* PROBLEM DESCRIPTION *
Below are the records; copy each line in which "with" can be found.

* DATA TO USE *
**config.mk**
```make
export PLATFORM = sky130hd
export DESIGN_NAME = uls_status
export DESIGN_NICKNAME = d
export VERILOG_FILES = /design/src/uls_pkg.sv /design/src/uls_tag_mem.sv /design/src/uls_status.sv
export SDC_FILE = /design/constraint.sdc
export NUM_CORES = 1
export LEC_CHECK = 0
export ABC_AREA = 1
export BUFFER_PORTS_ARGS = -buffer_cell sky130_fd_sc_hd__buf_2
export CAP_MARGIN = 20
export CORE_ASPECT_RATIO = 2
export CORE_MARGIN = 3
export CORE_UTILIZATION = 40
export DETAILED_ROUTE_END_ITERATION = 7
export PLACE_DENSITY = 0.66
export SLEW_MARGIN = 5
export SYNTH_ARGS = -nofsm -noshare
export SYNTH_HDL_FRONTEND = slang
export SYNTH_SLANG_ARGS = --single-unit
```
**constraint.sdc**
```tcl
create_clock -name pclk -period 4.7 [get_ports pclk]
set_input_delay 0.235 -clock pclk [delete_from_list [all_inputs] [get_ports pclk]]
set_output_delay 0.235 -clock pclk [all_outputs]
set_load 0.03 [all_outputs]
```
**src/uls_pkg.sv**
```systemverilog
// Shared constants and carrier types for the serial line status block
package uls_pkg;

  // Register byte offsets on the APB
  localparam logic [7:0] OFF_LINE_STATUS = 8'h00;
  localparam logic [7:0] OFF_MODEM_STATUS = 8'h04;
  localparam logic [7:0] OFF_SCRATCH = 8'h08;
  localparam logic [7:0] OFF_DMA_READY = 8'h0c;
  localparam logic [7:0] OFF_CONFIG = 8'h10;

  // Line status field positions
  localparam int LSR_RX_FIFO_ERROR = 0;
  localparam int LSR_TRANSMITTER_EMPTY = 1;
  localparam int LSR_HOLDING_EMPTY = 2;
  localparam int LSR_BREAK_SEEN = 3;
  localparam int LSR_FRAMING_ERROR = 4;
  localparam int LSR_PARITY_ERROR = 5;
  localparam int LSR_OVERRUN = 6;
  localparam int LSR_RX_DATA_READY = 7;

  // Modem status and DMA ready field positions
  localparam int MSR_CLEAR_TO_SEND = 3;
  localparam int MSR_CLEAR_TO_SEND_DELTA = 7;
  localparam int DSR_TX_DMA_READY = 6;
  localparam int DSR_RX_DMA_READY = 7;

  // Values after reset
  localparam logic [7:0] RST_SCRATCH = 8'h00;
  localparam logic [7:0] RST_CONFIG = 8'h00;

  // Frame timing in baud ticks (16 ticks per bit)
  localparam int TICKS_PER_BIT = 16;
  localparam int START_STOP_BITS = 2;
  localparam int MIN_DATA_BITS = 5;
  localparam int TIMEOUT_CHARS = 4;

  // Receive trigger thresholds, in characters
  localparam logic [4:0] TRIG_LEVEL_0 = 5'h01;
  localparam logic [4:0] TRIG_LEVEL_1 = 5'h04;
  localparam logic [4:0] TRIG_LEVEL_2 = 5'h08;
  localparam logic [4:0] TRIG_LEVEL_3 = 5'h0e;

  // Error tags carried with each received character
  typedef struct packed {
    logic break_seen;
    logic framing_error;
    logic parity_error;
  } uls_tag_t;

  // Character completed by the receive shifter
  typedef struct packed {
    logic push;
    uls_tag_t tag;
  } uls_rx_evt_t;

  // Configuration register layout, bit 7 down to bit 0
  typedef struct packed {
    logic parity_en;
    logic [1:0] word_len;
    logic modem_status_irq_enable;
    logic [1:0] rx_trigger_level;
    logic dma_mode_select;
    logic fifo_enable;
  } uls_cfg_t;

endpackage

```
**src/uls_tag_mem.sv**
```systemverilog
// Error-tag memory shadowing the receive FIFO, registered read port
`timescale 1ns/1ps
module uls_tag_mem #(
  parameter int DEPTH = 16,
  parameter int AW = 4
) (
  input wire logic pclk,
  input wire logic presetn,
  input wire logic ce,
  input wire logic we,
  input wire logic [AW-1:0] waddr,
  input wire uls_pkg::uls_tag_t wdata,
  input wire logic [AW-1:0] raddr,
  output uls_pkg::uls_tag_t rdata
);

  typedef struct packed {
    logic [DEPTH-1:0][2:0] mem;
    logic [2:0] rd;
  } uls_mem_state_t;

  uls_mem_state_t s_r;
  uls_mem_state_t s_nxt;

  always_comb
  begin
    s_nxt = s_r;
    if (we)
      s_nxt.mem[waddr] = wdata;
    // Write-first so a tag landing on the head is seen at once
    if (we && waddr == raddr)
      s_nxt.rd = wdata;
    else
      s_nxt.rd = s_r.mem[raddr];
  end

  always_ff @(posedge pclk or negedge presetn)
  begin
    if (!presetn)
      s_r <= '0;
    else if (ce)
      s_r <= s_nxt;
  end

  assign rdata = uls_pkg::uls_tag_t'(s_r.rd);

endmodule

```
**src/uls_status.sv**
```systemverilog
// Line, modem and DMA status logic of one serial channel, APB slave
//
// Overview of operation
// - FIFO mode: receive FIFO error bit is high while any stored character has an error.
// - Transmitter empty only when holding store and shift register are both empty.
// - Holding empty once the held character moves out; FIFO mode: FIFO empty.
// - Break set when input low past a full frame; read clears, or good stop in non-FIFO mode.
// - After a break, no character loads until the input returns high.
// - FIFO mode stores one zero character per break; flag shows at head.
// - Framing error on bad first stop bit; cleared by read or new load.
// - FIFO mode raises framing error when that character reaches the head.
// - After framing error the low stop sample is taken as a start bit.
// - Parity error on mismatch, shown at head; read or new load clears.
// - Non-FIFO overrun when unread buffer is overwritten; only a read clears.
// - FIFO overrun when FIFO full and another character completes; FIFO kept.
// - Data ready while a character is held; cleared when all are read.
// - Clear-to-send status bit is the inverse of the active-low pin.
// - Delta bit set on pin change since last read; raises modem request.
// - Eight-bit scratch register, freely read and written, no side effects.
// - DMA mode 1 only when mode select and FIFO enable both set.
// - Mode 0 transmit ready: set with a character queued, clear when none.
// - Mode 1 transmit ready: set when FIFO full, clear when it drains.
// - Mode 0 receive ready while nothing is held, clear once one arrives.
// - Mode 1 receive ready until trigger or time-out, then clear until empty.
// - Trigger field picks 1, 4, 8 or 14 characters.
// - Time-out after four character times with no FIFO traffic.
`timescale 1ns/1ps
module uls_status #(
  parameter int DEPTH = 16
) (
  input wire logic pclk,
  input wire logic presetn,
  input wire logic ce,
  input wire logic psel,
  input wire logic penable,
  input wire logic pwrite,
  input wire logic [7:0] paddr,
  input wire logic [31:0] pwdata,
  output logic [31:0] prdata,
  output logic pready,
  output logic pslverr,
  input wire logic serial_input_pin,
  input wire logic baud_tick,
  input wire uls_pkg::uls_rx_evt_t rx_evt,
  input wire logic rx_buf_read,
  input wire logic tx_write,
  input wire logic tx_load_shift,
  input wire logic tx_shift_busy,
  input wire logic cts_n,
  output logic rx_zero_push,
  output logic rx_hold_off,
  output logic rx_resync,
  output logic rx_timeout,
  output logic modem_status_irq,
  output logic tx_dma_ready,
  output logic rx_dma_ready,
  output logic fifo_enable
);

  localparam int AW = $clog2(DEPTH);
  localparam int CW = $clog2(DEPTH + 1);
  localparam logic [CW-1:0] DEPTH_C = CW'(DEPTH);
  localparam logic [CW-1:0] ONE_C = CW'(1);

  typedef struct packed {
    uls_pkg::uls_cfg_t cfg;
    logic [7:0] scratch;
    logic [7:0] rdata;
    logic rd_ok;
    logic [CW-1:0] rx_count;
    logic [CW-1:0] err_count;
    logic [AW-1:0] wp;
    logic [AW-1:0] rp;
    logic head_new;
    logic parity_error;
    logic framing_error;
    logic break_seen;
    logic overrun;
    logic [11:0] low_cnt;
    logic brk_hold;
    logic zero_push;
    logic resync;
    logic [11:0] to_cnt;
    logic timeout;
    logic rx_reached;
    logic [CW-1:0] tx_count;
    logic tx_full_seen;
    logic cts_prev;
    logic cts_delta;
  } uls_state_t;

  uls_state_t s_r;
  uls_state_t s_nxt;
  uls_pkg::uls_tag_t head_tag;
  logic mem_we;
  logic [AW-1:0] mem_waddr;
  logic [AW-1:0] mem_raddr;
  uls_pkg::uls_tag_t mem_wdata;

  // Decodes a mapped register offset
  function automatic logic reg_hit(input logic [7:0] a);
    reg_hit = (a == uls_pkg::OFF_LINE_STATUS) ||
              (a == uls_pkg::OFF_MODEM_STATUS) ||
              (a == uls_pkg::OFF_SCRATCH) ||
              (a == uls_pkg::OFF_DMA_READY) ||
              (a == uls_pkg::OFF_CONFIG);
  endfunction

  // Receive trigger threshold
  function automatic logic [CW-1:0] trig_level(input logic [1:0] code);
    unique case (code)
      2'h0: trig_level = CW'(uls_pkg::TRIG_LEVEL_0);
      2'h1: trig_level = CW'(uls_pkg::TRIG_LEVEL_1);
      2'h2: trig_level = CW'(uls_pkg::TRIG_LEVEL_2);
      2'h3: trig_level = CW'(uls_pkg::TRIG_LEVEL_3);
    endcase
  endfunction

  uls_tag_mem #(
    .DEPTH(DEPTH),
    .AW(AW)
  ) u_tag_mem (
    .pclk(pclk),
    .presetn(presetn),
    .ce(ce),
    .we(mem_we),
    .waddr(mem_waddr),
    .wdata(mem_wdata),
    .raddr(mem_raddr),
    .rdata(head_tag)
  );

  logic acc;
  logic rd_lsr;
  logic rd_msr;
  logic fmode;
  logic mode1;
  logic [CW-1:0] lim;
  logic [11:0] frame_ticks;
  logic [11:0] to_lim;
  logic brk_evt;
  logic push;
  logic pop;
  logic full;
  logic ovr;
  logic do_write;
  uls_pkg::uls_tag_t tag_in;
  logic [7:0] lsr;
  logic [7:0] msr;
  logic [7:0] dsr;
  logic cts_now;
  logic tx_mode1_rdy;

  always_comb
  begin
    s_nxt = s_r;
    acc = psel && penable && s_r.rd_ok && ce;
    rd_lsr = acc && !pwrite && paddr == uls_pkg::OFF_LINE_STATUS;
    rd_msr = acc && !pwrite && paddr == uls_pkg::OFF_MODEM_STATUS;
    fmode = s_r.cfg.fifo_enable;
    mode1 = s_r.cfg.dma_mode_select && s_r.cfg.fifo_enable;
    lim = fmode ? DEPTH_C : ONE_C;
    cts_now = !cts_n;

    // Status views built from current state
    lsr = '0;
    lsr[uls_pkg::LSR_RX_FIFO_ERROR] = fmode && s_r.err_count != '0;
    lsr[uls_pkg::LSR_TRANSMITTER_EMPTY] =
      s_r.tx_count == '0 && !tx_shift_busy;
    lsr[uls_pkg::LSR_HOLDING_EMPTY] = s_r.tx_count == '0;
    lsr[uls_pkg::LSR_BREAK_SEEN] = s_r.break_seen;
    lsr[uls_pkg::LSR_FRAMING_ERROR] = s_r.framing_error;
    lsr[uls_pkg::LSR_PARITY_ERROR] = s_r.parity_error;
    lsr[uls_pkg::LSR_OVERRUN] = s_r.overrun;
    lsr[uls_pkg::LSR_RX_DATA_READY] = s_r.rx_count != '0;
    msr = '0;
    msr[uls_pkg::MSR_CLEAR_TO_SEND] = s_r.cts_prev;
    msr[uls_pkg::MSR_CLEAR_TO_SEND_DELTA] = s_r.cts_delta;
    tx_mode1_rdy = s_r.tx_full_seen;
    dsr = '0;
    dsr[uls_pkg::DSR_TX_DMA_READY] =
      mode1 ? tx_mode1_rdy : s_r.tx_count != '0;
    dsr[uls_pkg::DSR_RX_DMA_READY] =
      mode1 ? !s_r.rx_reached : s_r.rx_count == '0;

    // APB: capture read data while selected, answer in the access phase
    s_nxt.rd_ok = psel && !acc;
    if (psel)
    begin
      unique case (paddr)
        uls_pkg::OFF_LINE_STATUS: s_nxt.rdata = lsr;
        uls_pkg::OFF_MODEM_STATUS: s_nxt.rdata = msr;
        uls_pkg::OFF_SCRATCH: s_nxt.rdata = s_r.scratch;
        uls_pkg::OFF_DMA_READY: s_nxt.rdata = dsr;
        uls_pkg::OFF_CONFIG: s_nxt.rdata = s_r.cfg;
        default: s_nxt.rdata = 8'h00;
      endcase
    end
    if (acc && pwrite && paddr == uls_pkg::OFF_SCRATCH)
      s_nxt.scratch = pwdata[7:0];
    if (acc && pwrite && paddr == uls_pkg::OFF_CONFIG)
      s_nxt.cfg = uls_pkg::uls_cfg_t'(pwdata[7:0]);

    // Break detection on the raw serial input
    frame_ticks = 12'(uls_pkg::TICKS_PER_BIT *
      (uls_pkg::START_STOP_BITS + uls_pkg::MIN_DATA_BITS +
       int'(s_r.cfg.word_len) + int'(s_r.cfg.parity_en)));
    to_lim = 12'(uls_pkg::TIMEOUT_CHARS * int'(frame_ticks));
    brk_evt = baud_tick && !serial_input_pin &&
      s_r.low_cnt == frame_ticks && !s_r.brk_hold;
    if (serial_input_pin)
      s_nxt.low_cnt = '0;
    else if (baud_tick && s_r.low_cnt != 12'hfff)
      s_nxt.low_cnt = s_r.low_cnt + 12'h001;
    if (brk_evt)
      s_nxt.brk_hold = 1'b1;
    else if (serial_input_pin)
      s_nxt.brk_hold = 1'b0;
    s_nxt.zero_push = brk_evt;

    // Receive occupancy and tag storage
    tag_in = rx_evt.tag;
    if (brk_evt)
      tag_in = '{break_seen: 1'b1, framing_error: 1'b0, parity_error: 1'b0};
    push = brk_evt || (rx_evt.push && !s_r.brk_hold);
    pop = rx_buf_read && s_r.rx_count != '0;
    full = s_r.rx_count == lim;
    ovr = push && full && !pop;
    do_write = push && (!ovr || !fmode);
    s_nxt.resync = rx_evt.push && rx_evt.tag.framing_error;
    mem_we = do_write;
    mem_wdata = tag_in;
    mem_waddr = fmode ? s_r.wp : '0;
    if (do_write && fmode)
      s_nxt.wp = (s_r.wp == AW'(DEPTH - 1)) ? '0 : s_r.wp + AW'(1);
    if (pop && fmode)
      s_nxt.rp = (s_r.rp == AW'(DEPTH - 1)) ? '0 : s_r.rp + AW'(1);
    mem_raddr = fmode ? s_nxt.rp : '0;
    if (!fmode && do_write)
      s_nxt.rx_count = ONE_C;
    else if (do_write && !pop)
      s_nxt.rx_count = s_r.rx_count + ONE_C;
    else if (pop && !do_write)
      s_nxt.rx_count = s_r.rx_count - ONE_C;
    if (do_write && |tag_in && (fmode || !(pop || ovr)))
      s_nxt.err_count = s_nxt.err_count + ONE_C;
    if ((pop || (ovr && !fmode)) && |head_tag && s_r.err_count != '0)
      s_nxt.err_count = s_nxt.err_count - ONE_C;
    s_nxt.head_new = (pop && s_r.rx_count > ONE_C) ||
      (do_write && (!fmode || s_r.rx_count == '0 ||
       (pop && s_r.rx_count == ONE_C)));

    // Error flags: read clears only bits already reported, events win
    if (rd_lsr)
    begin
      s_nxt.break_seen = s_r.break_seen &&
        !s_r.rdata[uls_pkg::LSR_BREAK_SEEN];
      s_nxt.framing_error = s_r.framing_error &&
        !s_r.rdata[uls_pkg::LSR_FRAMING_ERROR];
      s_nxt.parity_error = s_r.parity_error &&
        !s_r.rdata[uls_pkg::LSR_PARITY_ERROR];
      s_nxt.overrun = s_r.overrun &&
        !s_r.rdata[uls_pkg::LSR_OVERRUN];
    end
    if (!fmode && rx_evt.push && !rx_evt.tag.framing_error &&
        !rx_evt.tag.break_seen)
      s_nxt.break_seen = 1'b0;
    if (s_r.head_new)
    begin
      s_nxt.break_seen = head_tag.break_seen || s_nxt.break_seen;
      s_nxt.framing_error = head_tag.framing_error;
      s_nxt.parity_error = head_tag.parity_error;
    end
    if (ovr)
      s_nxt.overrun = 1'b1;

    // Character time-out
    if (push || pop || s_r.rx_count == '0)
    begin
      s_nxt.to_cnt = '0;
      s_nxt.timeout = 1'b0;
    end
    else if (baud_tick && !s_r.timeout)
    begin
      s_nxt.to_cnt = s_r.to_cnt + 12'h001;
      if (s_r.to_cnt + 12'h001 >= to_lim)
        s_nxt.timeout = 1'b1;
    end

    // Receive ready latch for DMA mode 1
    if (s_nxt.rx_count == '0)
      s_nxt.rx_reached = 1'b0;
    else if (s_nxt.rx_count >= trig_level(s_r.cfg.rx_trigger_level) ||
             s_nxt.timeout)
      s_nxt.rx_reached = 1'b1;

    // Transmit occupancy
    if (tx_write && !tx_load_shift && s_r.tx_count != lim)
      s_nxt.tx_count = s_r.tx_count + ONE_C;
    else if (tx_load_shift && !tx_write && s_r.tx_count != '0)
      s_nxt.tx_count = s_r.tx_count - ONE_C;
    if (s_nxt.tx_count == DEPTH_C)
      s_nxt.tx_full_seen = 1'b1;
    else if (s_nxt.tx_count == '0)
      s_nxt.tx_full_seen = 1'b0;

    // Modem status delta: a change beats a clearing read
    s_nxt.cts_prev = cts_now;
    if (rd_msr && s_r.rdata[uls_pkg::MSR_CLEAR_TO_SEND_DELTA])
      s_nxt.cts_delta = 1'b0;
    if (cts_now != s_r.cts_prev)
      s_nxt.cts_delta = 1'b1;

    // Switching FIFO mode empties the queues
    if (s_nxt.cfg.fifo_enable != s_r.cfg.fifo_enable)
    begin
      s_nxt.rx_count = '0;
      s_nxt.err_count = '0;
      s_nxt.tx_count = '0;
      s_nxt.wp = '0;
      s_nxt.rp = '0;
      s_nxt.head_new = 1'b0;
      s_nxt.rx_reached = 1'b0;
      s_nxt.tx_full_seen = 1'b0;
    end
  end

  always_ff @(posedge pclk or negedge presetn)
  begin
    if (!presetn)
    begin
      s_r <= '0;
      s_r.scratch <= uls_pkg::RST_SCRATCH;
      s_r.cfg <= uls_pkg::uls_cfg_t'(uls_pkg::RST_CONFIG);
    end
    else if (ce)
      s_r <= s_nxt;
  end

  assign pready = psel && penable && s_r.rd_ok && ce;
  assign pslverr = pready && !reg_hit(paddr);
  assign prdata = {24'h000000, s_r.rdata};
  assign rx_zero_push = s_r.zero_push;
  assign rx_hold_off = s_r.brk_hold;
  assign rx_resync = s_r.resync;
  assign rx_timeout = s_r.timeout;
  assign modem_status_irq =
    s_r.cts_delta && s_r.cfg.modem_status_irq_enable;
  assign tx_dma_ready = s_r.cfg.dma_mode_select && s_r.cfg.fifo_enable ?
    s_r.tx_full_seen : s_r.tx_count != '0;
  assign rx_dma_ready = s_r.cfg.dma_mode_select && s_r.cfg.fifo_enable ?
    !s_r.rx_reached : s_r.rx_count == '0;
  assign fifo_enable = s_r.cfg.fifo_enable;

endmodule

```
==> results.yml, run 1 <==
outcome:
  run_status: "finished clean"
worst_setup_path:
  critical_path.max_stage_delay_ps: 360
  cp_cell_sequence: "inv_1 -> ha_1 -> ha_1 -> inv_1 -> nand2_1 -> nand3_1 -> nor2_1 -> nand2_1 -> nand2_2 -> nand3_1 -> nand3_1 -> nand2_1 -> nor2_2 -> ha_1 -> o21ai_0 -> nand2_1 -> a21o_1 -> a21oi_1 -> nand3_1 -> a21oi_1 -> nor2_1"
  cp_data_arrival_time_ps: 3580
  r2r-start: "s_r[82]$_DFFE_PN0P_"
  cp_data_required_time_ps: 5020
  cp-start-kind: "register"
  criticalPathCategory: "register to register"
  timing.critical_path.slowest_stage_cell: "dfrtp_1"
  worst-path-max-fanout: 7
  worstSetupEndpointType: "register"
  setup.worst_path.start: "s_r[82]$_DFFE_PN0P_"
final_layout:
  syn2layout_area_growth_pct: 12.17
  final_util: 0.4598
  fin_area_um2: 9239
  post_route_cells_drive_above_1_share: 0.1123
  finalNetCount: 1243
  stdcell_count: 1437
  antenna_cells_inserted: 0
global_route:
  largest_net_degree_at_the_start_of_global_routing: 98
  grt_pass1_wl_um: 37100
  vias_in_the_first_global_route: 7716
  globalRoute.totalOverflow: 0
  number_of_antenna_violations_at_the_first_check_in_global_routing: 0
  grt_total_usage: 0.2100
die:
  die_area_um2: 22450
  initial_core_util: 0.4099
  dieHeight_um: 208.9
  floorplan_core_area_um2: 20090
  floorplan.rows: 73
  design.portCount: 99
  die_width_um: 107.5
drt:
  detailroute.wirelength.met2_um: 13040
  detail_route.first_pass.iterations: 5
  detailroute.wirelength.met3_um: 656
  detail_route.vias_per_cell: 5.175
  post_drt_wl_per_cell_um: 15.77
  initialDrtViolationCount: 454
  wirelength_met1_um: 7788
  detail_route.wirelength_um: 22660
  detailroute.via_count: 7437
  drt.antenna.violating_nets: 0
  drc: 0
  maxUsedRoutingLayer: "met4"
logic_synthesis:
  avgSynthCellArea_um2: 7.387
  yosys_register_bits: 136
  synth_cell_types: 48
  async_flop_share: 1.000
  synth-main-ff-cell: "dfrtp_1"
  synth.yosys.seq_area_share: 0.4132
  mappedNetlistArea_um2: 8237
  ys_warn_count: 0
  synth_enable_flop_cells: 0
  synthCells: 1115
timing:
  clock_skew_ps: 11.46
  fin_max_slew_vios: 0
  relSlewSlack: 0.3770
  worst_pin_slew_ps: 934.5
  fin_crit_sh: 0.6937
  fmax_ghz: 0.3067
  timing.hold.ws_ps: 53.31
  endpoints_failing_hold: 0
  finalCriticalPeriod_ps: 3260
  rsz0062_at_grt: "no"
  setup_viol: 0
  final_critical_path_setup_slack_ps: 1440
  setup_tns_ps: 0
placed_design:
  place.gp.congestion: 0.9200
  detailedPlacementHpwl_um: 17180
  place_area_um2: 8616
  io_buffers: 50
  placed_cells: 1404
  preCtsSetupSlack_ps: 1497
clock_tree:
  max-clock-path-buffers: 2
  clkLatencyLatePin_ps: 430
  clk_root_buffer_cell: "clkbuf_16"
  clk_transition_reported_paths_ps: 60
  htree_levels: 4
  cts_resized: 0
  cts_inserted_buffers: 17
  clock_tree_from_tritoncts: "built"
  numClockSinks: 136
pwr:
  power.sequential.fraction: 0.392
  power_frac_comb: 0.203
  swShare: 0.3199
  worst_ir_drop_vdd_mv: 0.2107
  power.clock.fraction: 0.405
  power.density_cell_area_nw_per_um2: 371.3
  p_total_mw: 3.431
  cell_internal_pwr_mw: 2.333
  p_leak_nw: 4.499
  p_sw_mw: 1.097
hold_path:
  hold_path.class: "input pin to register"
  min-delay-start: "cts_n"
job:
  cap_violations: 0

* RESPONSE BOX *
  // Error tags carried with each received character
// - Mode 0 transmit ready: set with a character queued, clear when none.
// - Time-out after four character times with no FIFO traffic.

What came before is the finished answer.